The FTSE 100 closed above 8000, a new all time high and we should be full of cheer but, sadly, it is the 'Cheap Britain' story with Cable at 1.2340 that are making stocks look undervalued. Interest rates in the UK are still on a downward trajectory whilst in the US the Fed is pausing, but why? Look no further than commodity markets - Coffee +35.5% YTD, Cocoa +183.4% YTD, Copper +14.8% YTD, Aluminium +12.8% YTD and Bitcoin up 61.8% YTD, the inflation story is not over.
Back to today and we have PMI figures for France, Germany, the UK and the US, having already seen upside movement in Australia, 49.9 manufacturing vs. 47.3 last month, 54.2 in services vs. 54.4 and in Japan - 59.9 in manufacturing vs. 48.2, 54.6 in services vs 54.1. Will that strength continue? In the US we have new home sales, the Philly Fed services survey, and the Richmond Fed manufacturing index. On the speaking front we have Central bank speeches from Haskel and Pill at the BOE, and Panetta and Nagel from the ECB. On the earnings front we hear from Tesla and PepsiCo.

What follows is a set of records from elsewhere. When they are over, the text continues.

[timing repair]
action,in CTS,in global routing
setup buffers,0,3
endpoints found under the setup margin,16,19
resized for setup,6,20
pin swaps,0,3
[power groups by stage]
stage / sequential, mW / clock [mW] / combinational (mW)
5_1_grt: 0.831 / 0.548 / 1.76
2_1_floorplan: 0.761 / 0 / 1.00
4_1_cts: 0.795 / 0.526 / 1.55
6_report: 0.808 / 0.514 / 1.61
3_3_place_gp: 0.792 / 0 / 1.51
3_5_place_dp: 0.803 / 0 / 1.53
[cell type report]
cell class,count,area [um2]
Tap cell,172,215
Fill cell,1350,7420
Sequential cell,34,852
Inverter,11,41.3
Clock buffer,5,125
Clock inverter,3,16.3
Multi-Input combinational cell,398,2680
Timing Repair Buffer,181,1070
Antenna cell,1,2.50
[config.mk]
export PLATFORM = sky130hd
export DESIGN_NAME = od_serial_rx_flat
export DESIGN_NICKNAME = d
export VERILOG_FILES = /design/src/rtl/od_serial_rx_if.sv /design/src/rtl/od_serial_rx.sv /design/src/flat_wrapper.sv
export SDC_FILE = /design/constraint.sdc
export NUM_CORES = 1
export LEC_CHECK = 0
export BUFFER_PORTS_ARGS = -buffer_cell sky130_fd_sc_hd__buf_2
export CORE_AREA = 2 2 71 73
export CTS_CLUSTER_DIAMETER = 150
export DETAILED_ROUTE_END_ITERATION = 10
export DIE_AREA = 0 0 73 75
export PLACE_DENSITY = 0.77
export SLEW_MARGIN = 20
export SYNTH_ARGS = -nofsm -noshare
export SYNTH_HDL_FRONTEND = slang
export SYNTH_SLANG_ARGS = --single-unit
[constraint.sdc]
create_clock -name clk -period 2.39 [get_ports clk]
set_clock_uncertainty 0.1 [all_clocks]
set_input_delay 0.239 -clock clk [delete_from_list [all_inputs] [get_ports clk]]
set_output_delay 0.239 -clock clk [all_outputs]
set_load 0.01 [all_outputs]
[src/rtl/od_serial_rx_if.sv]
`default_nettype none
// ============================================================================
// Module      : od_serial_rx_if
// Description : Monitor-side bundle of the open-drain serial word receiver.
//               Carries the received word with its valid/ready handshake and
//               the receiver status/error pulses.
//   word        : last accepted word, first received bit in MSB
//   word_valid  : word holds an unconsumed value
//   word_ready  : consumer accepts word when word_valid & word_ready
//   busy        : receiver not idle
//   err_frame   : 1-cycle pulse, frame ended with wrong bit count
//   err_overrun : 1-cycle pulse, good word dropped because buffer was full
//   master      : receiver side; slave : consumer side
// Revision    : 1.0 - initial release
// ============================================================================
interface od_serial_rx_if #(
   parameter int WIDTH = 16
) ();
   logic [WIDTH-1:0] word;
   logic             word_valid;
   logic             word_ready;
   logic             busy;
   logic             err_frame;
   logic             err_overrun;

   modport master (
      output word, word_valid, busy, err_frame, err_overrun,
      input  word_ready
   );

   modport slave (
      input  word, word_valid, busy, err_frame, err_overrun,
      output word_ready
   );
endinterface
`default_nettype wire

[src/rtl/od_serial_rx.sv]
`default_nettype none
// ============================================================================
// Module      : od_serial_rx
// Description : Receive end of the open-drain serial word link. The three
//               active-low pulled-up lines are synchronized, deglitched and
//               shifted into a WIDTH-bit word, which is handed to the monitor
//               side over a valid/ready handshake.
//   clk    : system clock, rising edge
//   rst    : synchronous active-low reset
//   sync_n : frame line, low = frame active (async)
//   bclk_n : bit strobe, falling edge = data valid (async)
//   dat_n  : data line, low = logic 1 (async)
//   mon    : monitor-side bundle (word, handshake, status, errors)
// Revision    : 1.0 - initial release
// ============================================================================
module od_serial_rx #(
   parameter int WIDTH = 16,
   parameter int FILT  = 4
) (
   input  wire logic       clk,
   input  wire logic       rst,
   input  wire logic       sync_n,
   input  wire logic       bclk_n,
   input  wire logic       dat_n,
   od_serial_rx_if.master  mon
);
   localparam int CW     = $clog2(WIDTH + 1);
   localparam int FW     = $clog2(FILT + 1);
   localparam int L_SYNC = 0;
   localparam int L_BCLK = 1;
   localparam int L_DAT  = 2;
   // Filtered reset levels: frame asserted (0), strobe and data idle-high.
   localparam logic [2:0] FILT_RST = 3'b110;

   typedef enum logic [1:0] {
      S_WAIT  = 2'd0,
      S_IDLE  = 2'd1,
      S_SHIFT = 2'd2,
      S_END   = 2'd3
   } state_t;

   logic [2:0]          pin;
   logic [2:0]          s1_q, s1_d, s2_q, s2_d, filt_q, filt_d;
   logic [1:0]          prev_q, prev_d;
   logic [2:0][FW-1:0]  fcnt_q, fcnt_d;
   state_t              state_q, state_d;
   logic [CW-1:0]       cnt_q, cnt_d;
   logic                ovf_q, ovf_d;
   logic [WIDTH-1:0]    shift_q, shift_d;
   logic [WIDTH-1:0]    word_q, word_d;
   logic                word_valid_q, word_valid_d;
   logic                err_frame_q, err_frame_d;
   logic                err_overrun_q, err_overrun_d;
   logic                sync_fall, sync_rise, bclk_fall;

   assign pin = {dat_n, bclk_n, sync_n};

   // Input path: 2-FF synchronizer then a stability filter per line. The
   // filtered level only follows once the synchronized level has disagreed
   // for FILT consecutive cycles, so shorter pulses are swallowed.
   always_comb begin
      s1_d   = pin;
      s2_d   = s1_q;
      filt_d = filt_q;
      prev_d = filt_q[1:0];
      fcnt_d = '0;
      for (int i = 0; i < 3; i++) begin
         if (s2_q[i] != filt_q[i]) begin
            if (fcnt_q[i] == FW'(FILT - 1)) begin
               filt_d[i] = s2_q[i];
            end else begin
               fcnt_d[i] = fcnt_q[i] + FW'(1);
            end
         end
      end
   end

   // Edges are taken from the registered filtered levels, one cycle after
   // the filter output changes.
   assign sync_fall = prev_q[L_SYNC] & ~filt_q[L_SYNC];
   assign sync_rise = ~prev_q[L_SYNC] & filt_q[L_SYNC];
   assign bclk_fall = prev_q[L_BCLK] & ~filt_q[L_BCLK];

   always_comb begin
      state_d       = state_q;
      cnt_d         = cnt_q;
      ovf_d         = ovf_q;
      shift_d       = shift_q;
      word_d        = word_q;
      word_valid_d  = word_valid_q & ~mon.word_ready;
      err_frame_d   = 1'b0;
      err_overrun_d = 1'b0;
      case (state_q)
         S_WAIT: begin
            // A frame already active when reset lifts is not joined mid-way.
            if (filt_q[L_SYNC]) state_d = S_IDLE;
         end
         S_IDLE: begin
            if (sync_fall) begin
               state_d = S_SHIFT;
               cnt_d   = '0;
               ovf_d   = 1'b0;
               shift_d = '0;
            end
         end
         S_SHIFT: begin
            if (bclk_fall) begin
               if (cnt_q == CW'(WIDTH)) begin
                  ovf_d = 1'b1;
               end else begin
                  shift_d = {shift_q[WIDTH-2:0], ~filt_q[L_DAT]};
                  cnt_d   = cnt_q + CW'(1);
               end
            end
            if (sync_rise) state_d = S_END;
         end
         S_END: begin
            state_d = S_IDLE;
            if ((cnt_q == CW'(WIDTH)) && !ovf_q) begin
               if (!word_valid_q || mon.word_ready) begin
                  word_d       = shift_q;
                  word_valid_d = 1'b1;
               end else begin
                  err_overrun_d = 1'b1;
               end
            end else begin
               err_frame_d = 1'b1;
            end
         end
         default: state_d = S_WAIT;
      endcase
   end

   always_ff @(posedge clk) begin
      if (!rst) begin
         s1_q          <= '1;
         s2_q          <= '1;
         filt_q        <= FILT_RST;
         prev_q        <= FILT_RST[1:0];
         fcnt_q        <= '0;
         state_q       <= S_WAIT;
         cnt_q         <= '0;
         ovf_q         <= 1'b0;
         shift_q       <= '0;
         word_q        <= '0;
         word_valid_q  <= 1'b0;
         err_frame_q   <= 1'b0;
         err_overrun_q <= 1'b0;
      end else begin
         s1_q          <= s1_d;
         s2_q          <= s2_d;
         filt_q        <= filt_d;
         prev_q        <= prev_d;
         fcnt_q        <= fcnt_d;
         state_q       <= state_d;
         cnt_q         <= cnt_d;
         ovf_q         <= ovf_d;
         shift_q       <= shift_d;
         word_q        <= word_d;
         word_valid_q  <= word_valid_d;
         err_frame_q   <= err_frame_d;
         err_overrun_q <= err_overrun_d;
      end
   end

   assign mon.word        = word_q;
   assign mon.word_valid  = word_valid_q;
   assign mon.err_frame   = err_frame_q;
   assign mon.err_overrun = err_overrun_q;
   assign mon.busy        = (state_q != S_IDLE) | ~rst;
endmodule
`default_nettype wire
[src/flat_wrapper.sv]
// flat-port wrapper written by rule: the top's interface ports become plain ports
module od_serial_rx_flat 
#(
   parameter int WIDTH = 16,
   parameter int FILT  = 4
)
  (clk, rst, sync_n, bclk_n, dat_n, mon_word, mon_word_valid, mon_busy, mon_err_frame, mon_err_overrun, mon_word_ready);
  od_serial_rx_if #(.WIDTH(WIDTH)) mon_i ();
  input  wire logic clk;
  input  wire logic rst;
  input  wire logic sync_n;
  input  wire logic bclk_n;
  input  wire logic dat_n;
  output wire logic [$bits(mon_i.word)-1:0] mon_word;
  output wire logic [$bits(mon_i.word_valid)-1:0] mon_word_valid;
  output wire logic [$bits(mon_i.busy)-1:0] mon_busy;
  output wire logic [$bits(mon_i.err_frame)-1:0] mon_err_frame;
  output wire logic [$bits(mon_i.err_overrun)-1:0] mon_err_overrun;
  input wire logic [$bits(mon_i.word_ready)-1:0] mon_word_ready;
  assign mon_word = mon_i.word;
  assign mon_word_valid = mon_i.word_valid;
  assign mon_busy = mon_i.busy;
  assign mon_err_frame = mon_i.err_frame;
  assign mon_err_overrun = mon_i.err_overrun;
  assign mon_i.word_ready = mon_word_ready;
  od_serial_rx #(.WIDTH(WIDTH), .FILT(FILT)) u_core (.clk(clk), .rst(rst), .sync_n(sync_n), .bclk_n(bclk_n), .dat_n(dat_n), .mon(mon_i));
endmodule
==> summary.md <==
| Metric | Value |
|---|---|
| Starting Density | `53.1%` |
| Synth area leaders | `dfxtp_1 51%, mux2i_1 7.7%, ha_1 6.1%` |
| PD cells | `817 nW/um^2` |
| CTS tree | `built` |
| Final Hold Fails | `0` |
| Unique masters post-synth | `42` |
| Wire per inst | `12.6 microns` |
| Final net count | `288` |
| Leakage | `1.28 nW` |
| Share of layout cells above drive strength 1 | `19.3%` |
| Worst skew pair latency | `between 0.3 and 0.4 ns` |
| CP Data Required Time | `2.57 ns` |
| Synth area leader | `dfxtp_1` |
| Crit-path slowest cell | `ha_1` |
| Mapped Nets | `256` |
| Worst slew margin | `57.8%` |
| Vias post-DR | `roughly 1,700` |
| Core area | `4660 sq um` |
| Cell count along the critical path | `5` |
| Critical path, cell by cell | `inv_1, ha_1, or2_2, a31oi_4, a22o_1` |
| GPL Wtd Cong | `between 0.7 and 0.8` |
| Fmax achieved | `483 MHz` |
| Post-CTS Setup Inserts | `0` |
| Initial antenna violation count | `0` |
| Final min period | `2.07 ns` |
| Yosys top cell area share | `51.0%` |
| Synth Cell Area | `2470 sq um` |
| Die ar. | `5480 sq um` |
| Setup TNS | `0 ns` |
| Synth Warn # | `0` |
| Sequential fraction of the synthesis area | `51.0%` |
| Combinational power share | `15.3%` |
| Mapped Cells | `238` |
| CP Buf/Inv Count | `1` |
| Filler Cell Count | `391` |
| CTS Root Cell | `clkbuf_8` |
| Switching share of power | `27.5%` |
| Crit Path Class | `reg2reg` |
| Status | `finished clean` |
| CTS H-tree depth | `3` |
| Row Count | `25` |
| WL final | `4160 microns` |
| FF+latch count, synth | `63` |
| Seq pwr share | `47.2%` |
| Clk network pwr share | `37.5%` |
| Reg2reg start | `u_core.state_q[0]` |
| Post-route ant nets | `0` |
| P_int | `0.00169 W` |
| VDD IR-drop max | `around 0.00078 V` |
| I/O Buffers | `25` |
| # DRC | `0` |
| HP Class | `in2reg` |
| Global-route congestion overflow total | `0` |
| Vias per inst | `5.23` |
| Worst-margin pin slew | `0.632 ns` |
| Critical Path AT | `approximately 2.3 ns` |
| Reg2reg path depth | `5` |
| Post-CTS sizing | `0` |
| Global-route usage over all layers | `17.3%` |
| R2r setup slk | `approximately 0.32 ns` |
| DRT Pass-1 Iters | `4` |
| Initial DRC count | `93` |
| Fin. max-slew vios | `0` |
| Pin count of the biggest net entering global routing | `20` |
| Area growth, synth to finish | `15.0%` |
| CTS Buf Count | `9` |
| Post-route clock period utilization | `roughly 87%` |
| HP Start | `mon_word_ready` |
| Worst hold stages | `3` |
| Height of the chip | `75 microns` |
| Hold Buf Count CTS | `3` |
| # clock sinks | `63` |
| Max Fanout on Critical Path | `19` |
| Crit path max-delay family | `compound AO/OA/AOI/OAI gates` |
| Slowest stage delay, CP | `between 0.4 and 0.5 ns` |
| Critical Path End Type | `register` |
| HPWL Detailed | `2840 microns` |
| ANT cells | `0` |
| FF-to-FF End | `u_core.shift_q[5]` |
| Max_cap viols | `0` |
| Global-route wire length before repair | `about 7100 microns` |
| Max Root-Sink Buffers | `2` |
| Tot Pwr | `0.00232 W` |
| Vias in the first global route | `between 1,500 and 2,000` |
| RSZ-0062 raised after global routing | `no` |
| I/O pins | `26` |
| Final setup viols | `0` |
| Hold Path Sink | `u_core.mon.err_overrun` |
| Clock slew at reported path FFs | `0.07 ns` |
| NetSw | `about 0.00064 W` |
| Syn Area/Cell | `between 10 and 15 sq um` |
| Die W | `73 microns` |
| CP Launch Type | `register` |
[layout by cell type, fill, tap and decap left out, types with 3 or more instances in the layout]
| cell | Yosys | routed |
|---|---|---|
| a21oi_1 | 4 | 4 |
| a22o_1 | 16 | 16 |
| a31oi_1 | 3 | 3 |
| buf_2 | 2 | 25 |
| buf_4 | 1 | 6 |
| clkbuf_8 | 0 | 9 |
| clkinv_2 | 0 | 3 |
| dfxtp_1 | 63 | 63 |
| dlygate4sd3_1 | 0 | 3 |
| ha_1 | 12 | 12 |
| inv_1 | 12 | 12 |
| mux2i_1 | 19 | 19 |
| nand2_1 | 13 | 13 |
| nand2b_1 | 9 | 9 |
| nand3_1 | 4 | 4 |
| nand4_1 | 4 | 4 |
| nor2_1 | 31 | 31 |
| nor3_1 | 3 | 3 |
| or3_1 | 3 | 3 |
| xnor2_1 | 3 | 3 |
[cell usage after synthesis (all sizes together)]
master   number
nand2        14
nor2b         1
nor4bb        1
xnor2         3
and2          2
nor3b         1
nor2         31
nand2b       10
a31oi         4
nand4bb       1
o2bb2ai       1
o22ai         2
a221oi        1
nand3         4
o21ai         2
o31ai         2
inv          12
buf           9
dfxtp        63
or2           1
nor3          4
or3           3
nand4         4
o311ai        1
a22oi         2
a21oi         4
clkbuf        4
nand4b        2
a22o         16
ha           12
mux2i        19
a311oi        1
o211ai        1
[state kept, by name, indices dropped and copies added (netlist names), 3 cells and up]
signal	count
u_core.filt_q	3
u_core.fcnt_q	9
u_core.s1_q	3
u_core.cnt_q	5
u_core.mon.word	16
u_core.shift_q	16
u_core.s2_q	3
[how the worst max path moves through the flow]
stage	endpoint	slack (ns)	start
after floorplan	u_core.mon.word[10]	0.59	u_core.cnt_q[0]
after global placement	u_core.shift_q[12]	0.38	u_core.state_q[0]
after detailed placement	u_core.cnt_q[1]	0.30	u_core.state_q[0]
after CTS	u_core.shift_q[3]	0.30	u_core.state_q[0]
after global routing	u_core.shift_q[5]	0.16	u_core.state_q[0]
final	u_core.shift_q[5]	0.32	u_core.state_q[0]
[per-layer routing]
| layer | GRT usage, % | wire length, microns | vias up |
|---|---|---|---|
| li1 | - | - | 887 |
| met1 | 21.2 | 2020 | 791 |
| met2 | 26.2 | 1920 | 37 |
| met3 | 8.03 | 168 | 6 |
| met4 | 7.82 | 51 | 0 |
| met5 | 0 | 0 | - |
[power by group through the flow]
stage / Combinational, W / Clock (W) / Sequential, W
final: 0.000355 / 0.000872 / 0.00110
after global routing: 0.000403 / 0.000946 / 0.00110
after CTS: 0.000357 / 0.000899 / 0.00110
after detailed placement: 0.000353 / 0 / 0.00112
after global placement: 0.000340 / 0 / 0.00112
after floorplan: 0.000293 / 0 / 0.00112
[worst reg2reg max path, stage by stage (launching register included)]
cell and delay, ns:
dfxtp_1 0.38, inv_1 0.08, ha_1 0.42, or2_2 0.42, a31oi_4 0.40, a22o_1 0.22
[area by class of cell]
class | count | area, sq um | share of cell area, %
clock inverter | 6 | 61.3 | 2.15
inverter | 12 | 45.0 | 1.58
sequential | 63 | 1260 | 44.3
clock buffer | 10 | 128 | 4.48
timing repair buffer | 34 | 200 | 7.03
multi-input combinational | 150 | 1080 | 38.1
tap | 54 | 67.6 | 2.37
[cell families (layout without fill, tap and decap cells)]
kind of cell             after synthesis  after routing  share of synthesized area (%)
buffers and inverters                 25             62                           5.26
XOR/XNOR                               3              3                           1.06
adder cells (fa/ha/maj)               12             12                           6.07
flip-flops                            63             63                           51.0
AND/OR/NAND/NOR                       79             79                           16.5
AO/OA/AOI/OAI                         37             37                           12.5
multiplexers                          19             19                           7.68
[per-stage QoR]
step	util (%)	worst slack (ns)	hold slack, ns	std cells	instance area [sq um]
after floorplan	-	0.587	0.240	238	2470
after global placement	56.4	0.383	0.288	310	2630
after detailed placement	56.4	0.301	0.297	310	2630
after CTS	61.1	0.303	0.130	329	2850
after global routing	61.1	0.158	0.164	329	2850
final	61.1	0.320	0.146	329	2850
Power figures use the tool's default switching activity.
## src/rtl/wave_pkg.sv

```systemverilog
// Shared types, widths and helpers for the waveform display blocks.
package wave_pkg;

  localparam int X_W = 11;
  localparam int Y_W = 10;

  typedef struct packed {
    logic [7:0] r;
    logic [7:0] g;
    logic [7:0] b;
  } rgb_t;

  localparam logic [23:0] COLOR_CH0 = 24'hFFFF00;
  localparam logic [23:0] COLOR_CH1 = 24'h00FFFF;
  localparam logic [23:0] COLOR_CH2 = 24'h00FF00;
  localparam logic [23:0] COLOR_CH3 = 24'hFF00FF;

  // Channel 0 occupies the least-significant 24 bits.
  localparam logic [95:0] DEFAULT_CH_COLORS = {COLOR_CH3, COLOR_CH2, COLOR_CH1, COLOR_CH0};

  // True when y lies within the closed span of a and b, in either order.
  function automatic logic abs_between(input logic [Y_W-1:0] y,
                                       input logic [Y_W-1:0] a,
                                       input logic [Y_W-1:0] b);
    logic [Y_W-1:0] lo;
    logic [Y_W-1:0] hi;
    if (a <= b) begin
      lo = a;
      hi = b;
    end else begin
      lo = b;
      hi = a;
    end
    return (y >= lo) && (y <= hi);
  endfunction

endpackage

```

## src/rtl/wave_channel.sv

```systemverilog
// One trace: maps a RAM sample to a screen row and tests the current row for a hit.
module wave_channel
  import wave_pkg::*;
#(
  parameter int SAMPLE_W = 8,
  parameter int Y_START  = 32,
  parameter int Y_SHIFT  = 1
) (
  input  logic                clk,
  input  logic                reset,
  input  logic [SAMPLE_W-1:0] read_value,
  input  logic                first_col,
  input  logic                idx_chg,
  input  logic [Y_W-1:0]      y,
  input  logic                line_mode,
  output logic                hit
);

  logic [Y_W-1:0] plot_y_s;
  logic [Y_W-1:0] prev_eff_s;
  logic [Y_W-1:0] prev_y_r;

  assign plot_y_s = Y_W'(Y_START) + Y_W'(read_value >> Y_SHIFT);

  // The first column of the window starts a fresh trace, so no line joins it to stale data.
  assign prev_eff_s = first_col ? plot_y_s : prev_y_r;

  // Remember the row of the last sample once the sample index moves on.
  always_ff @(posedge clk or negedge reset) begin
    if (!reset) begin
      prev_y_r <= Y_W'(Y_START);
    end else if (first_col || idx_chg) begin
      prev_y_r <= plot_y_s;
    end
  end

  // Dot mode hits one row; line mode fills the span back to the previous sample.
  always_comb begin
    hit = 1'b0;
    if (line_mode) begin
      hit = abs_between(y, prev_eff_s, plot_y_s);
    end else begin
      hit = (y == plot_y_s);
    end
  end

endmodule

```

## src/rtl/wave_display_multi.sv

```systemverilog
// Multi-channel waveform overlay: frame latch, RAM addressing, stage-1 pipe and priority colouring.
module wave_display_multi
  import wave_pkg::*;
#(
  parameter int          NCH          = 2,
  parameter int          SAMPLE_W     = 8,
  parameter int          SAMPLES_LOG2 = 8,
  parameter int          X_START      = 256,
  parameter int          Y_START      = 32,
  parameter int          Y_SHIFT      = 1,
  parameter logic [95:0] CH_COLORS    = DEFAULT_CH_COLORS,
  localparam int         ADDR_W       = SAMPLES_LOG2 + 1
) (
  input  logic                    clk,
  input  logic                    reset,
  input  logic [X_W-1:0]          x,
  input  logic [Y_W-1:0]          y,
  input  logic                    valid,
  input  logic                    read_index,
  input  logic                    line_mode,
  input  logic [NCH-1:0]          ch_enable,
  output logic [NCH*ADDR_W-1:0]   read_address,
  input  logic [NCH*SAMPLE_W-1:0] read_value,
  output logic                    valid_pixel,
  output logic [7:0]              r,
  output logic [7:0]              g,
  output logic [7:0]              b
);

  localparam int X_END = X_START + (1 << (SAMPLES_LOG2 + 1));

  logic                    buf_sel_r;
  logic                    mode_q_r;
  logic [NCH-1:0]          en_q_r;
  logic                    x_in_range_s;
  logic                    first_col_s;
  logic [X_W-1:0]          x_off_s;
  logic [SAMPLES_LOG2-1:0] sample_idx_s;
  logic                    s1_in_win_r;
  logic [Y_W-1:0]          s1_y_r;
  logic                    s1_first_col_r;
  logic [SAMPLES_LOG2-1:0] s1_idx_r;
  logic                    s1_chg_r;
  logic [NCH-1:0]          hit_s;
  logic [NCH-1:0]          qual_s;
  logic                    any_s;
  rgb_t                    color_s;

  assign x_in_range_s = ({1'b0, x} >= 12'(X_START)) && ({1'b0, x} < 12'(X_END));
  assign first_col_s  = (x == X_W'(X_START));
  assign x_off_s      = x - X_W'(X_START);

  // Index is forced to zero outside the window and while reset holds the block.
  always_comb begin
    sample_idx_s = '0;
    if (reset && x_in_range_s) begin
      sample_idx_s = SAMPLES_LOG2'(x_off_s >> 1);
    end else begin
      sample_idx_s = '0;
    end
  end

  for (genvar ch = 0; ch < NCH; ch++) begin : g_addr
    assign read_address[ch*ADDR_W +: ADDR_W] = {buf_sel_r, sample_idx_s};
  end

  // Frame-start latch: buffer, draw mode and enables are fixed for a whole frame.
  always_ff @(posedge clk or negedge reset) begin
    if (!reset) begin
      buf_sel_r <= 1'b0;
      mode_q_r  <= 1'b0;
      en_q_r    <= '1;
    end else if (valid && (x == '0) && (y == '0)) begin
      buf_sel_r <= read_index;
      mode_q_r  <= line_mode;
      en_q_r    <= ch_enable;
    end
  end

  // Stage 1 lines up with the RAM data returned for this pixel's address.
  always_ff @(posedge clk or negedge reset) begin
    if (!reset) begin
      s1_in_win_r    <= 1'b0;
      s1_y_r         <= '0;
      s1_first_col_r <= 1'b0;
      s1_idx_r       <= '0;
      s1_chg_r       <= 1'b0;
    end else begin
      s1_in_win_r    <= valid && x_in_range_s;
      s1_y_r         <= y;
      s1_first_col_r <= first_col_s;
      s1_idx_r       <= sample_idx_s;
      s1_chg_r       <= (sample_idx_s != s1_idx_r);
    end
  end

  for (genvar ch = 0; ch < NCH; ch++) begin : g_ch
    wave_channel #(
      .SAMPLE_W (SAMPLE_W),
      .Y_START  (Y_START),
      .Y_SHIFT  (Y_SHIFT)
    ) u_channel (
      .clk        (clk),
      .reset      (reset),
      .read_value (read_value[ch*SAMPLE_W +: SAMPLE_W]),
      .first_col  (s1_first_col_r),
      .idx_chg    (s1_chg_r),
      .y          (s1_y_r),
      .line_mode  (mode_q_r),
      .hit        (hit_s[ch])
    );
  end

  assign qual_s = hit_s & en_q_r & {NCH{s1_in_win_r}};

  // Walk from the highest channel down so the lowest-numbered hit wins.
  always_comb begin
    any_s   = |qual_s;
    color_s = '0;
    for (int ch = NCH - 1; ch >= 0; ch--) begin
      color_s = qual_s[ch] ? rgb_t'(CH_COLORS[ch*24 +: 24]) : color_s;
    end
  end

  // Registered pixel output.
  always_ff @(posedge clk or negedge reset) begin
    if (!reset) begin
      valid_pixel <= 1'b0;
      r           <= 8'd0;
      g           <= 8'd0;
      b           <= 8'd0;
    end else begin
      valid_pixel <= any_s;
      r           <= color_s.r;
      g           <= color_s.g;
      b           <= color_s.b;
    end
  end

endmodule

```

Market wise the “de-escalation” story is slowly filtrating through, Spot gold fell 1% to $2,303.82 an ounce, West Texas Intermediate crude was flat at $82.24 a barrel, Bitcoin was little changed at $66,532.2 and the yield on 10-year Treasuries was little changed at 4.61%. Domestically it is the coldest April since 1997 but at least the stock markets are hot - but for how long?